**Task description**. Please take the records that follow and repeat exactly the lines starting with the line with "### Logic depth before layout (Yosys ltp)" and going on through the line with "Ideal clock, no wire load.".

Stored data
◇ ◇ ◇ ◇
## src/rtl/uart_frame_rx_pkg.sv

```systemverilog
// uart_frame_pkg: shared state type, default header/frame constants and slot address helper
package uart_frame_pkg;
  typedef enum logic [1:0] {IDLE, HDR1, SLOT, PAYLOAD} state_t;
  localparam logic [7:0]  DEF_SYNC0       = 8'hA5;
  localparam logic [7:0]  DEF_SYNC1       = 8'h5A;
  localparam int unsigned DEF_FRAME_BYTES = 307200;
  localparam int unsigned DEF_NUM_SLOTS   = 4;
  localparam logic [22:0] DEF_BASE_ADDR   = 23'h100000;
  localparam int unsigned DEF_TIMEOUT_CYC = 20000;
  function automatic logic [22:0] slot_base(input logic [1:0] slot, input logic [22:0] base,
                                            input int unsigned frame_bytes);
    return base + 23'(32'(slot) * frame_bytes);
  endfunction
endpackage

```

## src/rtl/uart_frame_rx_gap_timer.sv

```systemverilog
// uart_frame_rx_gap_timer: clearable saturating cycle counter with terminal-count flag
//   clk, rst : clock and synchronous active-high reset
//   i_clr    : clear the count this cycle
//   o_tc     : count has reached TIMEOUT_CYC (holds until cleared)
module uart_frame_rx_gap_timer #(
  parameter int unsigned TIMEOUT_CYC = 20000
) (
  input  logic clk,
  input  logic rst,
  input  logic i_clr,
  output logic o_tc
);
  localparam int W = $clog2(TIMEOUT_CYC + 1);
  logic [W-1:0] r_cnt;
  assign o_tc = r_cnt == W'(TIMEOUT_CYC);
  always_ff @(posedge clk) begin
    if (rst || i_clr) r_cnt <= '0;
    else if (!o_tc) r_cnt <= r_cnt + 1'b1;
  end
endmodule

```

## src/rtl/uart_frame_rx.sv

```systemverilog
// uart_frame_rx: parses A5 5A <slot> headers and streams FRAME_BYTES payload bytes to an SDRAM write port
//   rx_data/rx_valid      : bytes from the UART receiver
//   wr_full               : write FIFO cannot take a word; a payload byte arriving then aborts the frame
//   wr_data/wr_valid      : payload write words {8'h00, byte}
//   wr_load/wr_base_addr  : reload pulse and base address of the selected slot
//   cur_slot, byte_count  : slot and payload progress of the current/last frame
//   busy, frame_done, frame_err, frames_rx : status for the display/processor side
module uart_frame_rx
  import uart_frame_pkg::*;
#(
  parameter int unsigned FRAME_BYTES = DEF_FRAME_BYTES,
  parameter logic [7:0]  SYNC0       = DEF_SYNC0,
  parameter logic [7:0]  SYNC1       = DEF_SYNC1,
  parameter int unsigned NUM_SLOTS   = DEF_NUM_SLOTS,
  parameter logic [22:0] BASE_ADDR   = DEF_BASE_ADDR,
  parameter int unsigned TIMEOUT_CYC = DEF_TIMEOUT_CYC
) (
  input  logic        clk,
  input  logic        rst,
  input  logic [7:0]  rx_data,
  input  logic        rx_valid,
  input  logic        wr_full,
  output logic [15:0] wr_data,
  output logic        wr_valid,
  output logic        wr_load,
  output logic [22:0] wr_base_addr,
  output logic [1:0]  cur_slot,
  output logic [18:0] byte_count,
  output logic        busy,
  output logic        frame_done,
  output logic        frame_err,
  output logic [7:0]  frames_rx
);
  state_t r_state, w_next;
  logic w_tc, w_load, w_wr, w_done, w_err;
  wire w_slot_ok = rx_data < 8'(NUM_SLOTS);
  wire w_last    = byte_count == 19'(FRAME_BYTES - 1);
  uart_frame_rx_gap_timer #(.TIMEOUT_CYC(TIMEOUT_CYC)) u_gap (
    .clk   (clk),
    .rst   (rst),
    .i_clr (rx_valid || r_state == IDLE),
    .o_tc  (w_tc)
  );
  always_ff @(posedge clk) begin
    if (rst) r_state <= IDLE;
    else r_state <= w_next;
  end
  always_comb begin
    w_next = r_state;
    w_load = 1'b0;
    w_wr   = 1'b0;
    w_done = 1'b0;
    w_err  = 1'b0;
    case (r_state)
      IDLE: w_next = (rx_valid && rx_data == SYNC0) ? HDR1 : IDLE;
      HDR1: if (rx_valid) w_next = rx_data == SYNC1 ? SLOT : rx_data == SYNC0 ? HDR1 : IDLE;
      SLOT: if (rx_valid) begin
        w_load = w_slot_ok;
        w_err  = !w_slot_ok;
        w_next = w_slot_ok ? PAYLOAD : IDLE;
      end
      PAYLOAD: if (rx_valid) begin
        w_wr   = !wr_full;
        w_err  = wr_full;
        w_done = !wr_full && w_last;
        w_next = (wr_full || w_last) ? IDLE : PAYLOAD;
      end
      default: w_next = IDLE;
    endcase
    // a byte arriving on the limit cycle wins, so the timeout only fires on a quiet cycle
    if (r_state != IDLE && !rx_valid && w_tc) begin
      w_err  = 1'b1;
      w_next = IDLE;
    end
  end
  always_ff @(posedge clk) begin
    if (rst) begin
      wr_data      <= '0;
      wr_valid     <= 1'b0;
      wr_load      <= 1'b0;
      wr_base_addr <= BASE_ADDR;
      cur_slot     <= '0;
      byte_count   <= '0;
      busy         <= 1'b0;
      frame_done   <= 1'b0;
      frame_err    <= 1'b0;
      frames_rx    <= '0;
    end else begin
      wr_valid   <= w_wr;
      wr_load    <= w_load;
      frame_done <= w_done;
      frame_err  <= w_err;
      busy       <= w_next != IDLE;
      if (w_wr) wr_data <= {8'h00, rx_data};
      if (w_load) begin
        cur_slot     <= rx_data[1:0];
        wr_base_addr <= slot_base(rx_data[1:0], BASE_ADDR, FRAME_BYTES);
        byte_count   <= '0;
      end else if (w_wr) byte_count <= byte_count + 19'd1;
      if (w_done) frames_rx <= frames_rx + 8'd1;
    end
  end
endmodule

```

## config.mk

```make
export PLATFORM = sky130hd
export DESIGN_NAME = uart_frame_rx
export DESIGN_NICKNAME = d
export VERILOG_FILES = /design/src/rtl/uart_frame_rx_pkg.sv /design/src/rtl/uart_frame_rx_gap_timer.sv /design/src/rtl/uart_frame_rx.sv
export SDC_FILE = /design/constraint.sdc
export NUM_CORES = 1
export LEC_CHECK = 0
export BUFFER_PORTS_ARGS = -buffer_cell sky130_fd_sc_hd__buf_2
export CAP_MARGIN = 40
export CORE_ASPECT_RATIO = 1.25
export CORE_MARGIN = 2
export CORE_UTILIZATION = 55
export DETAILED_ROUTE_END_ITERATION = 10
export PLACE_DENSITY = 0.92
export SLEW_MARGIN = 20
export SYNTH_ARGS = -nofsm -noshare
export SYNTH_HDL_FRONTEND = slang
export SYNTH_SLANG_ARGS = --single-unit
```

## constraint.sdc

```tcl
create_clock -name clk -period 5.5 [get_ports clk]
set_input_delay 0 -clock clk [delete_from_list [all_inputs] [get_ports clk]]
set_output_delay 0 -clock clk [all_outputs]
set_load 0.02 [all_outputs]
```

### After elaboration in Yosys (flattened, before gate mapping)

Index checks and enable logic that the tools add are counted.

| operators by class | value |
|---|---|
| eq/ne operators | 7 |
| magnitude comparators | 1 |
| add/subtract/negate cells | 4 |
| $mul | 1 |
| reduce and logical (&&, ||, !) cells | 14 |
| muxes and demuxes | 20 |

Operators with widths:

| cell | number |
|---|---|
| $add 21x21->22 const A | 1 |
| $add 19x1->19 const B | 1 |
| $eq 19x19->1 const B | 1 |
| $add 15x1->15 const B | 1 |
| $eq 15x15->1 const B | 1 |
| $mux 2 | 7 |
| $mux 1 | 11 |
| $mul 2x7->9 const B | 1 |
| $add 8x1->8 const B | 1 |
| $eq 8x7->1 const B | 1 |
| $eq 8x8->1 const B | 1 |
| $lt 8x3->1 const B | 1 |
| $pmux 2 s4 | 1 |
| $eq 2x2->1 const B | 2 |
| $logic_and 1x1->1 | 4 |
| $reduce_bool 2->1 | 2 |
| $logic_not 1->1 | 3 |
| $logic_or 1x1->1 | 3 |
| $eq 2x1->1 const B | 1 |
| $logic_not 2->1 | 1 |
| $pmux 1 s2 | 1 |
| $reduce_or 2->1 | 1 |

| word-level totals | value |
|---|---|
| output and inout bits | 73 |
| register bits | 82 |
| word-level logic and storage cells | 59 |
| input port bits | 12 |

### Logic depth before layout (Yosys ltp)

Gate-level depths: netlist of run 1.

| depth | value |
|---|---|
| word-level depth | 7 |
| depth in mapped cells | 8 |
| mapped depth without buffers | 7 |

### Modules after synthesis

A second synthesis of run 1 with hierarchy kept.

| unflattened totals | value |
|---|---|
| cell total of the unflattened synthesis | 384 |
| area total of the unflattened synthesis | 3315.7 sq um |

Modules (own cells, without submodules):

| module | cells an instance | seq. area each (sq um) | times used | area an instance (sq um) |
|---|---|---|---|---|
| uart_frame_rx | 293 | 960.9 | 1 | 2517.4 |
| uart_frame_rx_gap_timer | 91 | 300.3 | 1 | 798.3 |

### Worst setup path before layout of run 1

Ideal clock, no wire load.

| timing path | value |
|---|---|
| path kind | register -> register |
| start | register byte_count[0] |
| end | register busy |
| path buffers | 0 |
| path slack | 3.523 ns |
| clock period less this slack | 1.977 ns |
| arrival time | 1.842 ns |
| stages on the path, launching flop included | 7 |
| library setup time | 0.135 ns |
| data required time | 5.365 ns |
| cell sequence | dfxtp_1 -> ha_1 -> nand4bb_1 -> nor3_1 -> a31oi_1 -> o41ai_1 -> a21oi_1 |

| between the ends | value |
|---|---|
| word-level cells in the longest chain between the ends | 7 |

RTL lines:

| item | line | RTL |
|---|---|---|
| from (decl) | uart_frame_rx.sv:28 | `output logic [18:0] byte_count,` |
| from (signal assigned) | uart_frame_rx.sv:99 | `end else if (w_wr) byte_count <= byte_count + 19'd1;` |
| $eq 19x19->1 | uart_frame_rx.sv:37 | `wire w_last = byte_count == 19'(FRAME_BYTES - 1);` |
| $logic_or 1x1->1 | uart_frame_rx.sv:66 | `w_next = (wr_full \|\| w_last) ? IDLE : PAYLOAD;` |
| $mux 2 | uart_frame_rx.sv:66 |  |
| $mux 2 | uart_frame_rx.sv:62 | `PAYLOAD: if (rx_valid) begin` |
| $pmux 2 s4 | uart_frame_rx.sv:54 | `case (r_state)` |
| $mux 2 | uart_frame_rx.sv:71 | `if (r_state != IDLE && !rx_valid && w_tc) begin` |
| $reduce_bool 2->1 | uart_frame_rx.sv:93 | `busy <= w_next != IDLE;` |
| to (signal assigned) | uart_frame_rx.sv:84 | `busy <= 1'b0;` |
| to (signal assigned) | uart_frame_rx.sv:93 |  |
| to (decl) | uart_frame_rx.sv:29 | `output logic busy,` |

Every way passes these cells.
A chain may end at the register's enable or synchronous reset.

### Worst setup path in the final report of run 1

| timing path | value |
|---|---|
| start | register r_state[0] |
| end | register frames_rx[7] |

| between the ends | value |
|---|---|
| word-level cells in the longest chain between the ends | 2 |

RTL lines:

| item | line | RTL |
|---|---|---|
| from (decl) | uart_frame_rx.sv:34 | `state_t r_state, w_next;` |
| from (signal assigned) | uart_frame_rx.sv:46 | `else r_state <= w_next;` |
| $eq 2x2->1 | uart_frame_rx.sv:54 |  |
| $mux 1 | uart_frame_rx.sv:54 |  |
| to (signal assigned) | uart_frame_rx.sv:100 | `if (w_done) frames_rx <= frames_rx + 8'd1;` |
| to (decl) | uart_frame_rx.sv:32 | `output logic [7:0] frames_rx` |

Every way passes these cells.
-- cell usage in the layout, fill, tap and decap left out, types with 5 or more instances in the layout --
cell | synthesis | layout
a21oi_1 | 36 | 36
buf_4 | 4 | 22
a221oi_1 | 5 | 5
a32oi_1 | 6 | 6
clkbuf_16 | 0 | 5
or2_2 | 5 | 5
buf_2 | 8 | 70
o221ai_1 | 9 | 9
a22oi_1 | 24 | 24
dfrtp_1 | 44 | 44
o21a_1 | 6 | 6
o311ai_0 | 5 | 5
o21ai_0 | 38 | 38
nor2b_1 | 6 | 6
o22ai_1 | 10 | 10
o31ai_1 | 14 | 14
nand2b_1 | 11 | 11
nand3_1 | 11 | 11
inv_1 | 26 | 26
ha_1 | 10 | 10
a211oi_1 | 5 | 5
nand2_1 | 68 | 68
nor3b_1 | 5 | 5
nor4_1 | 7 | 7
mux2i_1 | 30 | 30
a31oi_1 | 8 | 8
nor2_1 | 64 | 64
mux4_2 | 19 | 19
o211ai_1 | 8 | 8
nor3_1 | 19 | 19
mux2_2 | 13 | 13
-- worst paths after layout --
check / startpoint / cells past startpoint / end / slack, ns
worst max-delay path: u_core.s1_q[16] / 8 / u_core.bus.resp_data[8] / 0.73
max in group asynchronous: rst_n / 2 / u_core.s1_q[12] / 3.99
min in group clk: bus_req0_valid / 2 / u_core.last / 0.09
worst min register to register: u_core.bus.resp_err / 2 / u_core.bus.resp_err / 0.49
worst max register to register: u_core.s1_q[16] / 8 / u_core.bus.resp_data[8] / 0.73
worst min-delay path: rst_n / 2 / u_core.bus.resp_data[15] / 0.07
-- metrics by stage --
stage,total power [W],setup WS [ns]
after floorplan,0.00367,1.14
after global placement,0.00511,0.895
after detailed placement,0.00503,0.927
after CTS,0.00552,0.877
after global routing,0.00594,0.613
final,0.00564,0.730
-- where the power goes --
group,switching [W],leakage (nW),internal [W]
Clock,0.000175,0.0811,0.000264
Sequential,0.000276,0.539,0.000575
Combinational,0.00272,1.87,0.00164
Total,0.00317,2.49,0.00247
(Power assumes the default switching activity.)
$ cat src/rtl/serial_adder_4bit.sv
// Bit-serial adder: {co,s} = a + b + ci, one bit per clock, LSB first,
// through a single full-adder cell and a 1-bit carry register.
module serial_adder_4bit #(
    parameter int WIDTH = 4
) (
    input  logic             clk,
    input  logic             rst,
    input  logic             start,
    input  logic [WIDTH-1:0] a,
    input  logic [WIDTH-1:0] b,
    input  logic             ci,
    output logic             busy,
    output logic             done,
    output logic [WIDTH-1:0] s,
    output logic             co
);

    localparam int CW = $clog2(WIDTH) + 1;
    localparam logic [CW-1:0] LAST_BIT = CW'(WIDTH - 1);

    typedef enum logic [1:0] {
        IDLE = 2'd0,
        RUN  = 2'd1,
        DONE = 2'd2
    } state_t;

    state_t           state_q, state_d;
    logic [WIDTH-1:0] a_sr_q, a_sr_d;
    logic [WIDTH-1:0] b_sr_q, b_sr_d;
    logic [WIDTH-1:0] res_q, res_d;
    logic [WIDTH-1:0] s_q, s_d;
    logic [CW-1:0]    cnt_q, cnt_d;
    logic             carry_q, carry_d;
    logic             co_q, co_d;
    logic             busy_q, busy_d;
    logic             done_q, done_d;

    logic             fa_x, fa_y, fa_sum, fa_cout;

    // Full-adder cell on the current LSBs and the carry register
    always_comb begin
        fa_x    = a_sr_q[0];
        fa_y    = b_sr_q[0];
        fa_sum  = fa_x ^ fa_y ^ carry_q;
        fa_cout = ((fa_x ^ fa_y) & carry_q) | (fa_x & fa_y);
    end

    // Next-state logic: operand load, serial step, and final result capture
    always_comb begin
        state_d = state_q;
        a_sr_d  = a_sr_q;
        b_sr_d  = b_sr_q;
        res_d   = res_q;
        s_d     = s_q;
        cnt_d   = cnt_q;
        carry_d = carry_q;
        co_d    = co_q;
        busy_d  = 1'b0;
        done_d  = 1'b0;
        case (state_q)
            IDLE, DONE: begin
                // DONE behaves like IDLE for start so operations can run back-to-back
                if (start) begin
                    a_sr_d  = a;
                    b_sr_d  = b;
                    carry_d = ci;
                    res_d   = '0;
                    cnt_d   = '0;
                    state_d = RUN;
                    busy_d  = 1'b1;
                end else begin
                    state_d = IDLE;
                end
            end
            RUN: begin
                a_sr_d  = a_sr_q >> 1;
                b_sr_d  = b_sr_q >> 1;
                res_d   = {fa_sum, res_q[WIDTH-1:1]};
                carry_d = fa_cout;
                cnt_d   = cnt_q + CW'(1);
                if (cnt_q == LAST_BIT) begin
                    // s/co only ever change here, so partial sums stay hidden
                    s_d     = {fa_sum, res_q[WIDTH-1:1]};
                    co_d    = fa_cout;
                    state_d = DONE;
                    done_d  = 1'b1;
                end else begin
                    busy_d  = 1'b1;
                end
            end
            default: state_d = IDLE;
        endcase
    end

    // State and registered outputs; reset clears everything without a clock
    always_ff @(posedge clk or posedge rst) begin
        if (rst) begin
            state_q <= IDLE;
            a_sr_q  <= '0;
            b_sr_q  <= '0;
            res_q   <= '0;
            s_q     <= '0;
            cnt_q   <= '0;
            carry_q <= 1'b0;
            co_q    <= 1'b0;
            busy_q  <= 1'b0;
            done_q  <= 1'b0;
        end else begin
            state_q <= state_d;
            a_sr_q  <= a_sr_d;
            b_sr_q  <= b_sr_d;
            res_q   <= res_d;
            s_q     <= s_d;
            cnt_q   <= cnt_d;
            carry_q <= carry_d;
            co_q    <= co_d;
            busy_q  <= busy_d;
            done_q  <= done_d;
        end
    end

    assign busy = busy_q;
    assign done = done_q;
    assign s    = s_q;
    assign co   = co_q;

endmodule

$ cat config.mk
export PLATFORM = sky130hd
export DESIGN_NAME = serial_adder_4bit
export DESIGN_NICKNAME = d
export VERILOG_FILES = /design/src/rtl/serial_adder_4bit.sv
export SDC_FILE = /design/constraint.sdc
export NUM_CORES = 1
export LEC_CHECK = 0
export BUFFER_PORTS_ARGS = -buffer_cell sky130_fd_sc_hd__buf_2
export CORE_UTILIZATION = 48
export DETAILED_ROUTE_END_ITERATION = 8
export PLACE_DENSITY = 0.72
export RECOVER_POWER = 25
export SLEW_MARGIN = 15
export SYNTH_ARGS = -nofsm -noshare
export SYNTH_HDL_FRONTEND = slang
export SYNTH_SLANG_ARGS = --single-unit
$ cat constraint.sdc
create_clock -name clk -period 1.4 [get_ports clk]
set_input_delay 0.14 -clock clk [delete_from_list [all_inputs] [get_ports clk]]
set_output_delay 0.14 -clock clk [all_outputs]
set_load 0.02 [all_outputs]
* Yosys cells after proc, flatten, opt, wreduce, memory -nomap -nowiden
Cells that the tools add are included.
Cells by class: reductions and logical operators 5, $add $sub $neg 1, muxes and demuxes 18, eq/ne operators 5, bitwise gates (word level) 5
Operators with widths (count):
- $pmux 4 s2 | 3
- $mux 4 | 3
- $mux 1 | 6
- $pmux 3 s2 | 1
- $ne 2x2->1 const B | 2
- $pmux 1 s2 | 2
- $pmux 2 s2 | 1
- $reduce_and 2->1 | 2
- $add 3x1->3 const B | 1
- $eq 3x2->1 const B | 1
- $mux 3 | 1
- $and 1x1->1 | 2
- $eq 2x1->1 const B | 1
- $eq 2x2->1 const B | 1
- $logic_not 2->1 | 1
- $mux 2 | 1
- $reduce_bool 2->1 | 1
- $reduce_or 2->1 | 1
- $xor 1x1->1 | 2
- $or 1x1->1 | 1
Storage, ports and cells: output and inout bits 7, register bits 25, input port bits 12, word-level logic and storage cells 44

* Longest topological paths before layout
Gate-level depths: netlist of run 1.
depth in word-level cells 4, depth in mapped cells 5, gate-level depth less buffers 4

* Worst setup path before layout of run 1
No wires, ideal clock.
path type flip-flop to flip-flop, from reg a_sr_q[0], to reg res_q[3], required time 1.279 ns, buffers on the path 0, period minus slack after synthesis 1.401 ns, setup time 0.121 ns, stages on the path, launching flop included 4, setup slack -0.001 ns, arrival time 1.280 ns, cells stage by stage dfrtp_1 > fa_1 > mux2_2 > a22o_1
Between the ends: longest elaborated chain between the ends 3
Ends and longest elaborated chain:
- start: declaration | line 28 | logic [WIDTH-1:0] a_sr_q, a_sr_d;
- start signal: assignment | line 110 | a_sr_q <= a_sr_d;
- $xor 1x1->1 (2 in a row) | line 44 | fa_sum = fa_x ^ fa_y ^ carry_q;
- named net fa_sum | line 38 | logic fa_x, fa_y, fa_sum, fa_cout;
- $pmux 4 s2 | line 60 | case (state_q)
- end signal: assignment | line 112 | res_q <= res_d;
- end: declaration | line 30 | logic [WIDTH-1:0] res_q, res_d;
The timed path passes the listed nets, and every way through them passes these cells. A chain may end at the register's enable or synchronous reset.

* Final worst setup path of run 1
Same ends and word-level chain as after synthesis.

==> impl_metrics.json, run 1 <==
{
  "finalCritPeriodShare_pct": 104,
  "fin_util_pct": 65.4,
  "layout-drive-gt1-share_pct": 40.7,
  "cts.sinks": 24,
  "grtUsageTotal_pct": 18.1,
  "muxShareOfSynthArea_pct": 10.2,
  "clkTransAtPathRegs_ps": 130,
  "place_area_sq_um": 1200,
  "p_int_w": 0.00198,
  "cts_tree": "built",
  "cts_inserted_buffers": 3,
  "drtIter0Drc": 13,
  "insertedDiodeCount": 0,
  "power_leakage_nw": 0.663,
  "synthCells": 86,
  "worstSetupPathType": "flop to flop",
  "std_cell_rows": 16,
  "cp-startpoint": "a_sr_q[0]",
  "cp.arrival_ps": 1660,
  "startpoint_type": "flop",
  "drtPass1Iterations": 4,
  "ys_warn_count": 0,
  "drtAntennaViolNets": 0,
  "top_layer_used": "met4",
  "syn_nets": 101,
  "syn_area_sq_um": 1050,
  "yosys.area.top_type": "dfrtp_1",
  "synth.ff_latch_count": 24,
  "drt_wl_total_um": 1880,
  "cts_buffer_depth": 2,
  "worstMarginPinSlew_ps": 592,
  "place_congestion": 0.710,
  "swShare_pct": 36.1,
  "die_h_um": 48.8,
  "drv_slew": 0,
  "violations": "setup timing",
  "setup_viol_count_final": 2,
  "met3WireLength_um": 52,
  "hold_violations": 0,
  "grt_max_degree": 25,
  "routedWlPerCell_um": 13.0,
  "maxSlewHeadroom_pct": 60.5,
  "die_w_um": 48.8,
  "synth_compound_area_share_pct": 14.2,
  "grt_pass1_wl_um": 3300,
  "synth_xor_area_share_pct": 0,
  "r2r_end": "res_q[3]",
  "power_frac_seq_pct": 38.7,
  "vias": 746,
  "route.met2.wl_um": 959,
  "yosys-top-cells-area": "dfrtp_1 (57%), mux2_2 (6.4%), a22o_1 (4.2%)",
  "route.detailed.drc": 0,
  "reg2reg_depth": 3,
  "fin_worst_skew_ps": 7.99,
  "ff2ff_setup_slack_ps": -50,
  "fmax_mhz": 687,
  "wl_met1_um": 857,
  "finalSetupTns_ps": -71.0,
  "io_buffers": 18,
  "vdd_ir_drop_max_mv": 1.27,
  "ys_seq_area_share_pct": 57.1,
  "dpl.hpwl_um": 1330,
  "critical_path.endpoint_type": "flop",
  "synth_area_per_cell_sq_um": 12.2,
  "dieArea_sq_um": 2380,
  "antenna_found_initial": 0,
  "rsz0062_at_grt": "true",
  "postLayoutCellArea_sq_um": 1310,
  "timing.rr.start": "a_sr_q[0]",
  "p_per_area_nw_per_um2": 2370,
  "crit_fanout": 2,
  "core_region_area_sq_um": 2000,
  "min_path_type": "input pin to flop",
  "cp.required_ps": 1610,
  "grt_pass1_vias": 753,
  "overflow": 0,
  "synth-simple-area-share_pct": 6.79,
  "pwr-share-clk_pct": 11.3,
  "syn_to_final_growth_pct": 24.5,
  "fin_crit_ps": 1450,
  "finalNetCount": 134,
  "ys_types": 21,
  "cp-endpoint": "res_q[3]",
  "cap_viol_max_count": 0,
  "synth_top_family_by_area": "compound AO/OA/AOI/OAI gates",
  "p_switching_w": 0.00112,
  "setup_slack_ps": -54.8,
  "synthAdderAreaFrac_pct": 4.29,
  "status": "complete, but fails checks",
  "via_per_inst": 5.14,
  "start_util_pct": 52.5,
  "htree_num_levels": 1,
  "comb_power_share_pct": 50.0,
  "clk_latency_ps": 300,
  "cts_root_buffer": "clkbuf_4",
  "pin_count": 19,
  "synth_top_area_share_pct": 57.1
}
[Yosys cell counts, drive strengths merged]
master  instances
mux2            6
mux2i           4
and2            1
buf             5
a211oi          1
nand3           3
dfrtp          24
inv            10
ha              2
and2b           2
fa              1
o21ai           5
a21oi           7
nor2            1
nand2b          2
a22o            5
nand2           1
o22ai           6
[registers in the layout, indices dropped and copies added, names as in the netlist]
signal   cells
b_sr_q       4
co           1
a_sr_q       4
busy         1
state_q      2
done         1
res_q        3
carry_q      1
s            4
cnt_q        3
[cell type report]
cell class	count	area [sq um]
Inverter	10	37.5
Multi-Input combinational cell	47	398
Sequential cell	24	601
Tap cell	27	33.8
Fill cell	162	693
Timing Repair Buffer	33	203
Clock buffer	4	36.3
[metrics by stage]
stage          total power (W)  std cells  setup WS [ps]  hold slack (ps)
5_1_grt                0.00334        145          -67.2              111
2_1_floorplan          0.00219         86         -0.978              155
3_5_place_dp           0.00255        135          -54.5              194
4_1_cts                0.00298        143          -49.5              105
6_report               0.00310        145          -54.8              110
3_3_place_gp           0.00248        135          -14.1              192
◇ ◇ ◇ ◇
**Expected answer**.
### Logic depth before layout (Yosys ltp)

Gate-level depths: netlist of run 1.

| depth | value |
|---|---|
| word-level depth | 7 |
| depth in mapped cells | 8 |
| mapped depth without buffers | 7 |

### Modules after synthesis

A second synthesis of run 1 with hierarchy kept.

| unflattened totals | value |
|---|---|
| cell total of the unflattened synthesis | 384 |
| area total of the unflattened synthesis | 3315.7 sq um |

Modules (own cells, without submodules):

| module | cells an instance | seq. area each (sq um) | times used | area an instance (sq um) |
|---|---|---|---|---|
| uart_frame_rx | 293 | 960.9 | 1 | 2517.4 |
| uart_frame_rx_gap_timer | 91 | 300.3 | 1 | 798.3 |

### Worst setup path before layout of run 1

Ideal clock, no wire load.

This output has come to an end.